--- YOUR OBJECTIVE ---
Restate the whole of the data verbatim, omitting nothing.

[DATASET CONTENT Boundary: Start]

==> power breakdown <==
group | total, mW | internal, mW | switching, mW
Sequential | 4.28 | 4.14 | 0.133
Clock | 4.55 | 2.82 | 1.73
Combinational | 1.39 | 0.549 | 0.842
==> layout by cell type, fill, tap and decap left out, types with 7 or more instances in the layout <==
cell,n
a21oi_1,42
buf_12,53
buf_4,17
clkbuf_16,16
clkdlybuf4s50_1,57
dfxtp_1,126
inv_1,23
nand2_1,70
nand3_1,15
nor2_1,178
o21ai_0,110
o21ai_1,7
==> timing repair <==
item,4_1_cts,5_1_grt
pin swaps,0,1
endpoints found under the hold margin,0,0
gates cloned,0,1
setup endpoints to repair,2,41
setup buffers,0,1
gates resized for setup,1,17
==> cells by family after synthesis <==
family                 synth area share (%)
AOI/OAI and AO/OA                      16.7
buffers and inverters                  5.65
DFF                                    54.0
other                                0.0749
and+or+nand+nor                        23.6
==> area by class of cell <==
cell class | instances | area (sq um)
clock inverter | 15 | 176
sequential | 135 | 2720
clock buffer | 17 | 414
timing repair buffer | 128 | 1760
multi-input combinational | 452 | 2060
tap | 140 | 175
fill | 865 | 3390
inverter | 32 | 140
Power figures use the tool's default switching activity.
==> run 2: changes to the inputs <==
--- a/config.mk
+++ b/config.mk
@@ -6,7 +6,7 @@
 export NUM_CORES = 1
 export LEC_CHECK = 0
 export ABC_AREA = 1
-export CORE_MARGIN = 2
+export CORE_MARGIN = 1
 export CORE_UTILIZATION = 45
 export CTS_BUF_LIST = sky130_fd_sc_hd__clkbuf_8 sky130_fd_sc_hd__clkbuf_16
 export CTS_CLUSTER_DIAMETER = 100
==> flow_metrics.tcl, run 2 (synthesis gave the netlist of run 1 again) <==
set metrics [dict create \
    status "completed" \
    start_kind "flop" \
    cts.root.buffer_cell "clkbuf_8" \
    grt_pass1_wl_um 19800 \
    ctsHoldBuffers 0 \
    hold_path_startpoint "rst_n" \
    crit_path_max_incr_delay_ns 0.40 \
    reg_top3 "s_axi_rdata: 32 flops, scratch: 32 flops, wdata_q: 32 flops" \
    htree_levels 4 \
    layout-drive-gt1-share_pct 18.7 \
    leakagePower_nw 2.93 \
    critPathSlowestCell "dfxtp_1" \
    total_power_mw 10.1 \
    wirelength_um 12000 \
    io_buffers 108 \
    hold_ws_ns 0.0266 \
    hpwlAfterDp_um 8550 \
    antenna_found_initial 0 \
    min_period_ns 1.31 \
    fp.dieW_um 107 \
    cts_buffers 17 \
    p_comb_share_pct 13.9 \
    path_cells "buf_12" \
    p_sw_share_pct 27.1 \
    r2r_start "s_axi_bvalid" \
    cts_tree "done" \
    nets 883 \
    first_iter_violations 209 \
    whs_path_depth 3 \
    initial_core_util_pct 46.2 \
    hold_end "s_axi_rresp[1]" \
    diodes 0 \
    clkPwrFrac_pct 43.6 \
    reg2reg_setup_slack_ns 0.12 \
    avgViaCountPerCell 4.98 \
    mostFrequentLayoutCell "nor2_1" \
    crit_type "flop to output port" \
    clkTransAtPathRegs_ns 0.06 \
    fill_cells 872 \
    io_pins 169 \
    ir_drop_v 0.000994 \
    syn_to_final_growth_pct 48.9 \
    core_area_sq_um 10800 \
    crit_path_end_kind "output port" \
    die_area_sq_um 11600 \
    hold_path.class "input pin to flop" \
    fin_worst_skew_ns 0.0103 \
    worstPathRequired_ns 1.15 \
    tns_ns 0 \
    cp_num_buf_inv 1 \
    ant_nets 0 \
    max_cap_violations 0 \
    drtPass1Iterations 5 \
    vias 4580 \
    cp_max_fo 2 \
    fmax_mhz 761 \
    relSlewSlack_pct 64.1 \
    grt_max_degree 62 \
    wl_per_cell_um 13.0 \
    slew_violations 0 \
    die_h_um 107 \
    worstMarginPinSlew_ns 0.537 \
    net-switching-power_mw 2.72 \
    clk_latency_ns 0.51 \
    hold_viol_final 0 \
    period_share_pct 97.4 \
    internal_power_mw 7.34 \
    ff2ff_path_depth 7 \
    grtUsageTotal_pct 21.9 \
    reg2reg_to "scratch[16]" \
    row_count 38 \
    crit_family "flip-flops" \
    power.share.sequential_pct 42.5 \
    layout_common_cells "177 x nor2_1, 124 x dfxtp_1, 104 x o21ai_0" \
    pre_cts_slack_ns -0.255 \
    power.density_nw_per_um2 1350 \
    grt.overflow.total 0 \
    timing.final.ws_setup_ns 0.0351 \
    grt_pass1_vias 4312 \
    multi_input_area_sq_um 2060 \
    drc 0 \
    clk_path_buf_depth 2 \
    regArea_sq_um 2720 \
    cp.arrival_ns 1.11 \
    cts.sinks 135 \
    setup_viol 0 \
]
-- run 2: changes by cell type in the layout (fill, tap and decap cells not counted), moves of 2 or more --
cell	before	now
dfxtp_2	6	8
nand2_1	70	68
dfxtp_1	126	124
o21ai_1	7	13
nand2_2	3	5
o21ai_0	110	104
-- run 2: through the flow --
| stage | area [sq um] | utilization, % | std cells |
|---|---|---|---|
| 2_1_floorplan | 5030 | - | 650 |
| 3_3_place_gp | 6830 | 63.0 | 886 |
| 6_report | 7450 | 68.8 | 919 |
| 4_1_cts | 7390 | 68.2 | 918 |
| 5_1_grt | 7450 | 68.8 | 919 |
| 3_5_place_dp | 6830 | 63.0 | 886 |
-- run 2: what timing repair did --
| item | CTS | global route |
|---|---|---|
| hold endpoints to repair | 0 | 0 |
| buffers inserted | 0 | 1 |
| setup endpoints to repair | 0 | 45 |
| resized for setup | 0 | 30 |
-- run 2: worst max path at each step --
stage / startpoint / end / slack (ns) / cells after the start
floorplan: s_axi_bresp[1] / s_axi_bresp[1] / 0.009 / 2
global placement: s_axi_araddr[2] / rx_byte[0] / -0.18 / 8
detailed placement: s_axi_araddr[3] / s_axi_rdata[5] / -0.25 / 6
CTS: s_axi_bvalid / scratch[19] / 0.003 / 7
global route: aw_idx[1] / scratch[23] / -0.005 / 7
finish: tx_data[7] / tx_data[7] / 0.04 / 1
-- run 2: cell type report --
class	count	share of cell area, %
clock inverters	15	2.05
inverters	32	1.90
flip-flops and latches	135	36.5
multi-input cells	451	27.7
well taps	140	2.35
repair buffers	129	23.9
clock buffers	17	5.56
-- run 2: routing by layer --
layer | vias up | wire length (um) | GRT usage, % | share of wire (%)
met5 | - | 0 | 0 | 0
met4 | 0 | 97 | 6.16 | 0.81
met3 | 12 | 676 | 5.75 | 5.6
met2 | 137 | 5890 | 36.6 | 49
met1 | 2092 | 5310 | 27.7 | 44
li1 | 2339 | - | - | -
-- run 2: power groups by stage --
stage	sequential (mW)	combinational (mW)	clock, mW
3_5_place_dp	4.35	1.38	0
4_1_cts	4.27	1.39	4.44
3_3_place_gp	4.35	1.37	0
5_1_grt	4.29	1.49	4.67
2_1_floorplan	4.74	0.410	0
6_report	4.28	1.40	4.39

[DATASET CONTENT Boundary: End]

--- SOLUTION TO THIS EXERCISE ---
==> power breakdown <==
group | total, mW | internal, mW | switching, mW
Sequential | 4.28 | 4.14 | 0.133
Clock | 4.55 | 2.82 | 1.73
Combinational | 1.39 | 0.549 | 0.842
==> layout by cell type, fill, tap and decap left out, types with 7 or more instances in the layout <==
cell,n
a21oi_1,42
buf_12,53
buf_4,17
clkbuf_16,16
clkdlybuf4s50_1,57
dfxtp_1,126
inv_1,23
nand2_1,70
nand3_1,15
nor2_1,178
o21ai_0,110
o21ai_1,7
==> timing repair <==
item,4_1_cts,5_1_grt
pin swaps,0,1
endpoints found under the hold margin,0,0
gates cloned,0,1
setup endpoints to repair,2,41
setup buffers,0,1
gates resized for setup,1,17
==> cells by family after synthesis <==
family                 synth area share (%)
AOI/OAI and AO/OA                      16.7
buffers and inverters                  5.65
DFF                                    54.0
other                                0.0749
and+or+nand+nor                        23.6
==> area by class of cell <==
cell class | instances | area (sq um)
clock inverter | 15 | 176
sequential | 135 | 2720
clock buffer | 17 | 414
timing repair buffer | 128 | 1760
multi-input combinational | 452 | 2060
tap | 140 | 175
fill | 865 | 3390
inverter | 32 | 140
Power figures use the tool's default switching activity.
==> run 2: changes to the inputs <==
--- a/config.mk
+++ b/config.mk
@@ -6,7 +6,7 @@
 export NUM_CORES = 1
 export LEC_CHECK = 0
 export ABC_AREA = 1
-export CORE_MARGIN = 2
+export CORE_MARGIN = 1
 export CORE_UTILIZATION = 45
 export CTS_BUF_LIST = sky130_fd_sc_hd__clkbuf_8 sky130_fd_sc_hd__clkbuf_16
 export CTS_CLUSTER_DIAMETER = 100
==> flow_metrics.tcl, run 2 (synthesis gave the netlist of run 1 again) <==
set metrics [dict create \
    status "completed" \
    start_kind "flop" \
    cts.root.buffer_cell "clkbuf_8" \
    grt_pass1_wl_um 19800 \
    ctsHoldBuffers 0 \
    hold_path_startpoint "rst_n" \
    crit_path_max_incr_delay_ns 0.40 \
    reg_top3 "s_axi_rdata: 32 flops, scratch: 32 flops, wdata_q: 32 flops" \
    htree_levels 4 \
    layout-drive-gt1-share_pct 18.7 \
    leakagePower_nw 2.93 \
    critPathSlowestCell "dfxtp_1" \
    total_power_mw 10.1 \
    wirelength_um 12000 \
    io_buffers 108 \
    hold_ws_ns 0.0266 \
    hpwlAfterDp_um 8550 \
    antenna_found_initial 0 \
    min_period_ns 1.31 \
    fp.dieW_um 107 \
    cts_buffers 17 \
    p_comb_share_pct 13.9 \
    path_cells "buf_12" \
    p_sw_share_pct 27.1 \
    r2r_start "s_axi_bvalid" \
    cts_tree "done" \
    nets 883 \
    first_iter_violations 209 \
    whs_path_depth 3 \
    initial_core_util_pct 46.2 \
    hold_end "s_axi_rresp[1]" \
    diodes 0 \
    clkPwrFrac_pct 43.6 \
    reg2reg_setup_slack_ns 0.12 \
    avgViaCountPerCell 4.98 \
    mostFrequentLayoutCell "nor2_1" \
    crit_type "flop to output port" \
    clkTransAtPathRegs_ns 0.06 \
    fill_cells 872 \
    io_pins 169 \
    ir_drop_v 0.000994 \
    syn_to_final_growth_pct 48.9 \
    core_area_sq_um 10800 \
    crit_path_end_kind "output port" \
    die_area_sq_um 11600 \
    hold_path.class "input pin to flop" \
    fin_worst_skew_ns 0.0103 \
    worstPathRequired_ns 1.15 \
    tns_ns 0 \
    cp_num_buf_inv 1 \
    ant_nets 0 \
    max_cap_violations 0 \
    drtPass1Iterations 5 \
    vias 4580 \
    cp_max_fo 2 \
    fmax_mhz 761 \
    relSlewSlack_pct 64.1 \
    grt_max_degree 62 \
    wl_per_cell_um 13.0 \
    slew_violations 0 \
    die_h_um 107 \
    worstMarginPinSlew_ns 0.537 \
    net-switching-power_mw 2.72 \
    clk_latency_ns 0.51 \
    hold_viol_final 0 \
    period_share_pct 97.4 \
    internal_power_mw 7.34 \
    ff2ff_path_depth 7 \
    grtUsageTotal_pct 21.9 \
    reg2reg_to "scratch[16]" \
    row_count 38 \
    crit_family "flip-flops" \
    power.share.sequential_pct 42.5 \
    layout_common_cells "177 x nor2_1, 124 x dfxtp_1, 104 x o21ai_0" \
    pre_cts_slack_ns -0.255 \
    power.density_nw_per_um2 1350 \
    grt.overflow.total 0 \
    timing.final.ws_setup_ns 0.0351 \
    grt_pass1_vias 4312 \
    multi_input_area_sq_um 2060 \
    drc 0 \
    clk_path_buf_depth 2 \
    regArea_sq_um 2720 \
    cp.arrival_ns 1.11 \
    cts.sinks 135 \
    setup_viol 0 \
]
-- run 2: changes by cell type in the layout (fill, tap and decap cells not counted), moves of 2 or more --
cell	before	now
dfxtp_2	6	8
nand2_1	70	68
dfxtp_1	126	124
o21ai_1	7	13
nand2_2	3	5
o21ai_0	110	104
-- run 2: through the flow --
| stage | area [sq um] | utilization, % | std cells |
|---|---|---|---|
| 2_1_floorplan | 5030 | - | 650 |
| 3_3_place_gp | 6830 | 63.0 | 886 |
| 6_report | 7450 | 68.8 | 919 |
| 4_1_cts | 7390 | 68.2 | 918 |
| 5_1_grt | 7450 | 68.8 | 919 |
| 3_5_place_dp | 6830 | 63.0 | 886 |
-- run 2: what timing repair did --
| item | CTS | global route |
|---|---|---|
| hold endpoints to repair | 0 | 0 |
| buffers inserted | 0 | 1 |
| setup endpoints to repair | 0 | 45 |
| resized for setup | 0 | 30 |
-- run 2: worst max path at each step --
stage / startpoint / end / slack (ns) / cells after the start
floorplan: s_axi_bresp[1] / s_axi_bresp[1] / 0.009 / 2
global placement: s_axi_araddr[2] / rx_byte[0] / -0.18 / 8
detailed placement: s_axi_araddr[3] / s_axi_rdata[5] / -0.25 / 6
CTS: s_axi_bvalid / scratch[19] / 0.003 / 7
global route: aw_idx[1] / scratch[23] / -0.005 / 7
finish: tx_data[7] / tx_data[7] / 0.04 / 1
-- run 2: cell type report --
class	count	share of cell area, %
clock inverters	15	2.05
inverters	32	1.90
flip-flops and latches	135	36.5
multi-input cells	451	27.7
well taps	140	2.35
repair buffers	129	23.9
clock buffers	17	5.56
-- run 2: routing by layer --
layer | vias up | wire length (um) | GRT usage, % | share of wire (%)
met5 | - | 0 | 0 | 0
met4 | 0 | 97 | 6.16 | 0.81
met3 | 12 | 676 | 5.75 | 5.6
met2 | 137 | 5890 | 36.6 | 49
met1 | 2092 | 5310 | 27.7 | 44
li1 | 2339 | - | - | -
-- run 2: power groups by stage --
stage	sequential (mW)	combinational (mW)	clock, mW
3_5_place_dp	4.35	1.38	0
4_1_cts	4.27	1.39	4.44
3_3_place_gp	4.35	1.37	0
5_1_grt	4.29	1.49	4.67
2_1_floorplan	4.74	0.410	0
6_report	4.28	1.40	4.39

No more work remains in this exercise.